WHAT YOU SHOULD DO: In the listing below, find the line with "hold reg to" and the line with "mux2i,15,150". Repeat those two lines and all lines between them exactly.

RECORDS PROVIDED:
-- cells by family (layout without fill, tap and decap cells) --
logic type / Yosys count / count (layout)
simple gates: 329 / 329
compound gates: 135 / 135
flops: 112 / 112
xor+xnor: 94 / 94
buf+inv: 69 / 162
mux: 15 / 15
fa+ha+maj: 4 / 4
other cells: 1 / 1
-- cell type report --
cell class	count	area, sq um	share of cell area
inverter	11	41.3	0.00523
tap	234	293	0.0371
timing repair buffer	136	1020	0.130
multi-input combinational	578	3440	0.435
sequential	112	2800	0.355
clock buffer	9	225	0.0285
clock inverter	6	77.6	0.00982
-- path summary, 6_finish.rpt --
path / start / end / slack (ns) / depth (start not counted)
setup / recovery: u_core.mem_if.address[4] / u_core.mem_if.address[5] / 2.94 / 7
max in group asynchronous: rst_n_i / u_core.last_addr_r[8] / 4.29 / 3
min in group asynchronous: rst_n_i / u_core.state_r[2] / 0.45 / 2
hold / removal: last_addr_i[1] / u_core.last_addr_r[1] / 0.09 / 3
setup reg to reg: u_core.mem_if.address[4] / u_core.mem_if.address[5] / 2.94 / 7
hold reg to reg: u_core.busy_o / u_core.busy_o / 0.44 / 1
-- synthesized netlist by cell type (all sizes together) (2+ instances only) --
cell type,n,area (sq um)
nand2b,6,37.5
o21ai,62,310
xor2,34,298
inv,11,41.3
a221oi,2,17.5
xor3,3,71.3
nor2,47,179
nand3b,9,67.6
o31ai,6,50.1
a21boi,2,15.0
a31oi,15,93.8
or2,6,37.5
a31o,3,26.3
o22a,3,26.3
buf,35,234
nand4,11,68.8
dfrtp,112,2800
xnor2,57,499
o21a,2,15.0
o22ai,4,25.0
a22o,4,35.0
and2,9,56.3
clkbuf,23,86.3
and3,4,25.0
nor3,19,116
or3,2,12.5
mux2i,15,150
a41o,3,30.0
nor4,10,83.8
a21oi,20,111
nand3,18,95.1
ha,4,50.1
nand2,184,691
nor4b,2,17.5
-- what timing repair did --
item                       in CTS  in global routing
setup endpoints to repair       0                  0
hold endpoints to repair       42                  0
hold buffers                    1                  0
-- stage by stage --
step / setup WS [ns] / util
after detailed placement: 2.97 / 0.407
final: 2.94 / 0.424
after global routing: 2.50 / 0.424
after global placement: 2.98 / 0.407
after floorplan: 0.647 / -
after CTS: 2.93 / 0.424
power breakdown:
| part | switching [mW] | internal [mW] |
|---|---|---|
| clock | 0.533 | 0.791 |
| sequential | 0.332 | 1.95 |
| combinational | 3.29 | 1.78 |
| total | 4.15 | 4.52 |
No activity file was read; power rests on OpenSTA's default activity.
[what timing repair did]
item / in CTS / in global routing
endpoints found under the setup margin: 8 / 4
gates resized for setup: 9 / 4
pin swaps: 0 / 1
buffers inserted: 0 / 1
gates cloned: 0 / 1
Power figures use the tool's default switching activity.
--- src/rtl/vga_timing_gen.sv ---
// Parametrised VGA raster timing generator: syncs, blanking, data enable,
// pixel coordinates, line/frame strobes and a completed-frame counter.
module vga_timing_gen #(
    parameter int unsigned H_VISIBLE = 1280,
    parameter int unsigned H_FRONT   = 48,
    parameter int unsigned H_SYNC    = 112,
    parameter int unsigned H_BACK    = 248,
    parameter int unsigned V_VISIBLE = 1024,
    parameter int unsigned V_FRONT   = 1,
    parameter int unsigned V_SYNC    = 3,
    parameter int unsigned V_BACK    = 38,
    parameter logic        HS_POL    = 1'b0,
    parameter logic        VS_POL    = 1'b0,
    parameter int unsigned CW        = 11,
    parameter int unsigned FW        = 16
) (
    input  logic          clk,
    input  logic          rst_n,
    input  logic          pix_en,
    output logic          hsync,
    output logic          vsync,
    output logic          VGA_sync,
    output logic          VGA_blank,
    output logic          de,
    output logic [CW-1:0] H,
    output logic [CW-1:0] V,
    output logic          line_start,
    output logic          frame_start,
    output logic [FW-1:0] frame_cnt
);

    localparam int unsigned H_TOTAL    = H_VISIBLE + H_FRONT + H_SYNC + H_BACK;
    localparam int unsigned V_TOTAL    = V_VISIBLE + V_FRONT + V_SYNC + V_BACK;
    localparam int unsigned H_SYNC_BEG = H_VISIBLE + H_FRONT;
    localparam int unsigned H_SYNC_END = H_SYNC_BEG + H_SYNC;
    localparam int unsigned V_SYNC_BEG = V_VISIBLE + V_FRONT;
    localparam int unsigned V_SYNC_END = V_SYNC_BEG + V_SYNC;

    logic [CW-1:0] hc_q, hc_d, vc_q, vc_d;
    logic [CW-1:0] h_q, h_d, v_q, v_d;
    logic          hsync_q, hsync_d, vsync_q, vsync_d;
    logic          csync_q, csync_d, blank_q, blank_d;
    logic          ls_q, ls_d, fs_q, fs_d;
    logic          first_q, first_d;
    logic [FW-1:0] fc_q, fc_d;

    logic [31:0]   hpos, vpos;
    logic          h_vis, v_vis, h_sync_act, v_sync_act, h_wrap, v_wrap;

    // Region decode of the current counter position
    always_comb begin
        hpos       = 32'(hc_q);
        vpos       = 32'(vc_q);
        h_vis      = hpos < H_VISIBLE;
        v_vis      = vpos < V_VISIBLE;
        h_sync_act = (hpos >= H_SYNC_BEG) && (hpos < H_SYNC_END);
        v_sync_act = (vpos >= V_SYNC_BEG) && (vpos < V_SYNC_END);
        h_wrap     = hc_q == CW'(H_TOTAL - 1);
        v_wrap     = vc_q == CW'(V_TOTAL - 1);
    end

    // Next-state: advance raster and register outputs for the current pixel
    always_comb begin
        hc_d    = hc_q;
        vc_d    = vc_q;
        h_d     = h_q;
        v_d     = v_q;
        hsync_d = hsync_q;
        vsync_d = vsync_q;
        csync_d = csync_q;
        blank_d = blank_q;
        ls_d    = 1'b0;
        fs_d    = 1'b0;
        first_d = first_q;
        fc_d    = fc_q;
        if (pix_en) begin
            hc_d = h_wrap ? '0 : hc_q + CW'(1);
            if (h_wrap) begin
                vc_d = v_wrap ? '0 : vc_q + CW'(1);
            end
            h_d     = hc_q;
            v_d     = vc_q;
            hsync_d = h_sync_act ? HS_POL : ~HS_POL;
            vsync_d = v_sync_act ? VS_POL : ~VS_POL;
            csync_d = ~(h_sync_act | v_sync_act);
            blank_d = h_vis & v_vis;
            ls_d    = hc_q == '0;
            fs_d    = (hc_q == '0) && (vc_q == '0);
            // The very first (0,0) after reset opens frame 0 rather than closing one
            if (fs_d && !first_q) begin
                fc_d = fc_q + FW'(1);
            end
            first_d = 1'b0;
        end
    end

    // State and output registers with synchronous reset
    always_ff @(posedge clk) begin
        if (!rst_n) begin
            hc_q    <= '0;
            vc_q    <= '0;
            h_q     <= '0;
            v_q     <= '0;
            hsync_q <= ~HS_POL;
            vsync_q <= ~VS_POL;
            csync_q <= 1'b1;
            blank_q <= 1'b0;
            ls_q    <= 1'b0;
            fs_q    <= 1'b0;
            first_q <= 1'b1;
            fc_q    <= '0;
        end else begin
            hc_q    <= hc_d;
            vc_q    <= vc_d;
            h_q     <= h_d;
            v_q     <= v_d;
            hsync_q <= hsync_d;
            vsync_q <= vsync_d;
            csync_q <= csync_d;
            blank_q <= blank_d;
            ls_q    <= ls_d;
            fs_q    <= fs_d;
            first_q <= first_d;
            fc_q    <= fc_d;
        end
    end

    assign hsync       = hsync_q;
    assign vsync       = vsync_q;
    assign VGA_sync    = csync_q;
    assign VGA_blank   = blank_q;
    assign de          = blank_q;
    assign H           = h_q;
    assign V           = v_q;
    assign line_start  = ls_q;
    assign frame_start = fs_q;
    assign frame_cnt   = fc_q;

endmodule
* * *
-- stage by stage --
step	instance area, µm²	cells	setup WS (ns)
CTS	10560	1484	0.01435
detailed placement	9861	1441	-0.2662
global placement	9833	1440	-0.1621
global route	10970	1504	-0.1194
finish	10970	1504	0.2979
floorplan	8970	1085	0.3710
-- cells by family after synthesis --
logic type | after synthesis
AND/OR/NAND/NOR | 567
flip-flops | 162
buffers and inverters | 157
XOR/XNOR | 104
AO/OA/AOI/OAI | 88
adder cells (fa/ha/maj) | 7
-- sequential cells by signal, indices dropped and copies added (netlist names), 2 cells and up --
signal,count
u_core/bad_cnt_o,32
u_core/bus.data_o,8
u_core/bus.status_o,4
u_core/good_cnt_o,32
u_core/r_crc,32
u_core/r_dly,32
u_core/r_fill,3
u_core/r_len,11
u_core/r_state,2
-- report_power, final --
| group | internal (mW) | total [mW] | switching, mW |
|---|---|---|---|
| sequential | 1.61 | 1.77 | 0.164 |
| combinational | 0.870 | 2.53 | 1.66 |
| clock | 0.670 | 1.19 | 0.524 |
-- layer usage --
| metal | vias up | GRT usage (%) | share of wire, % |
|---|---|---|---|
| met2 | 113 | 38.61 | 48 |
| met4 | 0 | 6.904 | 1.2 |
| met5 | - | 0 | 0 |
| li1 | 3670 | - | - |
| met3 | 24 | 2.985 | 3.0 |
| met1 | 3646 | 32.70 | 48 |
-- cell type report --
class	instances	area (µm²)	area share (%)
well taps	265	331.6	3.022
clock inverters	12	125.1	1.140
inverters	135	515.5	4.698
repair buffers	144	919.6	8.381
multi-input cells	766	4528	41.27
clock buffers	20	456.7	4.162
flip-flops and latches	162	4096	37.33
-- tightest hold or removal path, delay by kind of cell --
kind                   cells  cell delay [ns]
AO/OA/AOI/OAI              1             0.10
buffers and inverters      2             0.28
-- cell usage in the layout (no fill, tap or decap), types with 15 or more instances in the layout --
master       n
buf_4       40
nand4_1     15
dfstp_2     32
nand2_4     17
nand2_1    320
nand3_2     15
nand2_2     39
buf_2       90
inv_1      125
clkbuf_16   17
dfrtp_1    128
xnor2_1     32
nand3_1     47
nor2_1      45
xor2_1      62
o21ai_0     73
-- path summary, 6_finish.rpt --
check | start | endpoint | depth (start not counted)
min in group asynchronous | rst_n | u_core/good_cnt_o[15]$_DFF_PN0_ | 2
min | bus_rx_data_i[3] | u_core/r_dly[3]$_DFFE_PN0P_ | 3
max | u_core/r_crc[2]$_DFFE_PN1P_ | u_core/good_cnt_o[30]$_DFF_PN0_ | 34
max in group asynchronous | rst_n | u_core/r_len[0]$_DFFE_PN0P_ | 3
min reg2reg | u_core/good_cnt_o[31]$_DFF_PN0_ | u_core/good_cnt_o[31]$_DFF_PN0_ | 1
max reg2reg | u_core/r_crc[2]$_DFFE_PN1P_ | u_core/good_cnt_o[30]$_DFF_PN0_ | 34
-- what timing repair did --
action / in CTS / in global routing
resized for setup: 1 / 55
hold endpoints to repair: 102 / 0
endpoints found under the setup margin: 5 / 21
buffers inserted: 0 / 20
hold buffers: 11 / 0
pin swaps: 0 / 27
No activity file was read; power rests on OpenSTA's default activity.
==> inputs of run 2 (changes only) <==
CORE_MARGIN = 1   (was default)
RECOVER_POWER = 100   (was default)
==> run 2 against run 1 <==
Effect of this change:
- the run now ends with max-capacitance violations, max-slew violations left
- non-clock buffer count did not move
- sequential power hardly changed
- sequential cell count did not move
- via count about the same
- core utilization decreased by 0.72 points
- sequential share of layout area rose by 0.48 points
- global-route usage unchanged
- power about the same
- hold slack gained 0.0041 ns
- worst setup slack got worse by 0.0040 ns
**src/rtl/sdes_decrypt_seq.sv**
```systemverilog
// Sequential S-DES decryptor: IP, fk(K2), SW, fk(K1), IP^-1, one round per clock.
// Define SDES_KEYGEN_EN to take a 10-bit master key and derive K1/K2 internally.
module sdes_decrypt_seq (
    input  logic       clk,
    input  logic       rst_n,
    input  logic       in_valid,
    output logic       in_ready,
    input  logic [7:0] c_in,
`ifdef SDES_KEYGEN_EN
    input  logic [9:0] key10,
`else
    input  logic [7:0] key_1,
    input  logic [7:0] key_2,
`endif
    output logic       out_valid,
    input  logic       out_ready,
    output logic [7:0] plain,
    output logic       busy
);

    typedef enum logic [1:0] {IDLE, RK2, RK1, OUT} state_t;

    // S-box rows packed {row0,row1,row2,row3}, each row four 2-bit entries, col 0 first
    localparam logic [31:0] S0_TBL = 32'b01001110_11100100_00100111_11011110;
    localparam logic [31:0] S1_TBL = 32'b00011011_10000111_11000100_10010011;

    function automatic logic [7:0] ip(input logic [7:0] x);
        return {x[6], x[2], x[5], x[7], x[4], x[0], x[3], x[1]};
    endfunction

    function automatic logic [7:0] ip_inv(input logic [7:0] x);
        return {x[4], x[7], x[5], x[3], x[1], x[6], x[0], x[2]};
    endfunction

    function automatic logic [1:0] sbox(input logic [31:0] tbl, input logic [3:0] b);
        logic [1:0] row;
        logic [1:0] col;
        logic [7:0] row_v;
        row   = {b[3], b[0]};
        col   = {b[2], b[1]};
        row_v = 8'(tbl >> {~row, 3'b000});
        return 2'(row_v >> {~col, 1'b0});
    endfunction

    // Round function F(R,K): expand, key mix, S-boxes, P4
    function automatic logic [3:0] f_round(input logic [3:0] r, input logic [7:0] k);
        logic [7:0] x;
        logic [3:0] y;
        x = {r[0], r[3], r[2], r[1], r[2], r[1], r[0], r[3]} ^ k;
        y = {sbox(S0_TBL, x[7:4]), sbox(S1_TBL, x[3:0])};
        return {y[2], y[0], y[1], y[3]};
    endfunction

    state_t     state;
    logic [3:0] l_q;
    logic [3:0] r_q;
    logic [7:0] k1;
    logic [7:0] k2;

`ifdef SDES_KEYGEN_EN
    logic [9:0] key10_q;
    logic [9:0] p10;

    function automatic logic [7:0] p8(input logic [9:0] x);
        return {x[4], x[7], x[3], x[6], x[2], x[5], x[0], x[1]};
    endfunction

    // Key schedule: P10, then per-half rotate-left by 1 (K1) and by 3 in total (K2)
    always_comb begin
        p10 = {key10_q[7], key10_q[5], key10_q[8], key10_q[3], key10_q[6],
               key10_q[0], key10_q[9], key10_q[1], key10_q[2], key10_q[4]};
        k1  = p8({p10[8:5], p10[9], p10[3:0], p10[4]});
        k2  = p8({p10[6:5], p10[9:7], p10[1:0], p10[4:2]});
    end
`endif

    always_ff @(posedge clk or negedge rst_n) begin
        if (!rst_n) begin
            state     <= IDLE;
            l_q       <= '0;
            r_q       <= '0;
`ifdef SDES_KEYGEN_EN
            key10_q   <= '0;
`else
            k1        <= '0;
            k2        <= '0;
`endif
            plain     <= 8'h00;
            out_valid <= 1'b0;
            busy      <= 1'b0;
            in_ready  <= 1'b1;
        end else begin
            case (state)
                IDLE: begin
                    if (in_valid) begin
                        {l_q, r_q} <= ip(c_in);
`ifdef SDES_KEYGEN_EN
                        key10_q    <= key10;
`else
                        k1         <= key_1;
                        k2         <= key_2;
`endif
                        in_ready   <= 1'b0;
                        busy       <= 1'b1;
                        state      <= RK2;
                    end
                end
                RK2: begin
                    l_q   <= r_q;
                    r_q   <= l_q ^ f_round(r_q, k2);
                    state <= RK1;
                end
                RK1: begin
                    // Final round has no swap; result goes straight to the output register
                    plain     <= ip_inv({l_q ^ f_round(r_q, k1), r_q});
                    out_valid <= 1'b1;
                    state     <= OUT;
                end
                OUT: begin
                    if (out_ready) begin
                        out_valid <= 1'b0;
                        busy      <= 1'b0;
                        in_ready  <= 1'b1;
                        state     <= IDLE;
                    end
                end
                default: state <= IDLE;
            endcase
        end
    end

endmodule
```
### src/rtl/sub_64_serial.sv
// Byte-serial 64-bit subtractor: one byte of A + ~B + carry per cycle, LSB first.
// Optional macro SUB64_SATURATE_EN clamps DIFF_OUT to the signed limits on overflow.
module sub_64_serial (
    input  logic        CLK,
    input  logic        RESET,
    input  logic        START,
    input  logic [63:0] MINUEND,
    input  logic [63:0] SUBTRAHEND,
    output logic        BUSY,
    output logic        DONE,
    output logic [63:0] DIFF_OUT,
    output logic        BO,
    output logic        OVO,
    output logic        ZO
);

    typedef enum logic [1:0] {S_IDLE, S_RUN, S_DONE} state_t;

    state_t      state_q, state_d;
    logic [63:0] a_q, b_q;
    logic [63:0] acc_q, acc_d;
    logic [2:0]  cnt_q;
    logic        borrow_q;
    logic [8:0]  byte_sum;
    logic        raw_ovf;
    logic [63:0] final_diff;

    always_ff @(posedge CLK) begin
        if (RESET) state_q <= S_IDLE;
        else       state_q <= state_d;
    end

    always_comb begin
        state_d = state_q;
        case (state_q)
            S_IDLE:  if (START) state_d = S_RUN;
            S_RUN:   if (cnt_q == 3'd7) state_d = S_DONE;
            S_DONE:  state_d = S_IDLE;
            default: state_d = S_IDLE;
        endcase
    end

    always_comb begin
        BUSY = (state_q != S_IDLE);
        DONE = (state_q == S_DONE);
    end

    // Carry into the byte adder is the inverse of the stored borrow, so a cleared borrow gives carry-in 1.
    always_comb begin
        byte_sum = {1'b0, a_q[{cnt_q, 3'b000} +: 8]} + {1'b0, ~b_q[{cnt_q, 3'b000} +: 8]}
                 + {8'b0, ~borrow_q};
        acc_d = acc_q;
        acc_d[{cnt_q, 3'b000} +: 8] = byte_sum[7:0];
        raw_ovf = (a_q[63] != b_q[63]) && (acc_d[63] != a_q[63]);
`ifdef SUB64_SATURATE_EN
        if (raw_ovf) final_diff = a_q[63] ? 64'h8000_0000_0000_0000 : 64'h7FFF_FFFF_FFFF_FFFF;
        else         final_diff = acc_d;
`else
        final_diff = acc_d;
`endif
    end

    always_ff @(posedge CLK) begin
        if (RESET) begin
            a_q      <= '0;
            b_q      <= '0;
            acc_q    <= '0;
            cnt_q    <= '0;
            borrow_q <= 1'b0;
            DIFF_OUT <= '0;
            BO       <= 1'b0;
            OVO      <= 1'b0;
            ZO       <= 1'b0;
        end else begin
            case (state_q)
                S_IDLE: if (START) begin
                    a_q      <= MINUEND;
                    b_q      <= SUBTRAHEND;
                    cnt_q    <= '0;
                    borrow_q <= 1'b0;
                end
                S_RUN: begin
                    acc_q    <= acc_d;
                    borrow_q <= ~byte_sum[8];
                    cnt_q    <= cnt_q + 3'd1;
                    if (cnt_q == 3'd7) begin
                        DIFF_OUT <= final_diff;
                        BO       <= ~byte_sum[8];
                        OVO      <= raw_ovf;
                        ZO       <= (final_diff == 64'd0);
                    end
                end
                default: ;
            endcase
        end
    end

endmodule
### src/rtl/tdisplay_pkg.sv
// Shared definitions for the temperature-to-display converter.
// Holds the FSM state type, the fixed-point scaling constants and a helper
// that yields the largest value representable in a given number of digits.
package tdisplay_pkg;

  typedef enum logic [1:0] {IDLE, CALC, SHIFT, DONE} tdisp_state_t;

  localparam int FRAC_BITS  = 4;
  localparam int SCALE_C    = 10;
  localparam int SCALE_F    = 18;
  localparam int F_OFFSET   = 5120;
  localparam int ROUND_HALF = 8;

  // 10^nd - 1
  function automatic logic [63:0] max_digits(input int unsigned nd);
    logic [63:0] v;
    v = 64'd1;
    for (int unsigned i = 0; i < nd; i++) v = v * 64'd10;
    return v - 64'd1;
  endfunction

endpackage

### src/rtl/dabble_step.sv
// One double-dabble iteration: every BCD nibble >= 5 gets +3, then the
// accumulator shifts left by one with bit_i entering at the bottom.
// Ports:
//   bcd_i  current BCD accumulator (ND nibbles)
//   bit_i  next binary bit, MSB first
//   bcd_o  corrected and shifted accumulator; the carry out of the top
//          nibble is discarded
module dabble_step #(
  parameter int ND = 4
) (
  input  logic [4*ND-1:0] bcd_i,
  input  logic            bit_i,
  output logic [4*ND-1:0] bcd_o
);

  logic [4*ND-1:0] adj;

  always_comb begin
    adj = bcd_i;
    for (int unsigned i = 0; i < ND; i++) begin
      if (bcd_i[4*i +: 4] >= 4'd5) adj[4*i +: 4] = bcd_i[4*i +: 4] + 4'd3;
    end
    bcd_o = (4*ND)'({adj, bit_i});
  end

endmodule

EXPECTED ANSWER:
hold reg to reg: u_core.busy_o / u_core.busy_o / 0.44 / 1
-- synthesized netlist by cell type (all sizes together) (2+ instances only) --
cell type,n,area (sq um)
nand2b,6,37.5
o21ai,62,310
xor2,34,298
inv,11,41.3
a221oi,2,17.5
xor3,3,71.3
nor2,47,179
nand3b,9,67.6
o31ai,6,50.1
a21boi,2,15.0
a31oi,15,93.8
or2,6,37.5
a31o,3,26.3
o22a,3,26.3
buf,35,234
nand4,11,68.8
dfrtp,112,2800
xnor2,57,499
o21a,2,15.0
o22ai,4,25.0
a22o,4,35.0
and2,9,56.3
clkbuf,23,86.3
and3,4,25.0
nor3,19,116
or3,2,12.5
mux2i,15,150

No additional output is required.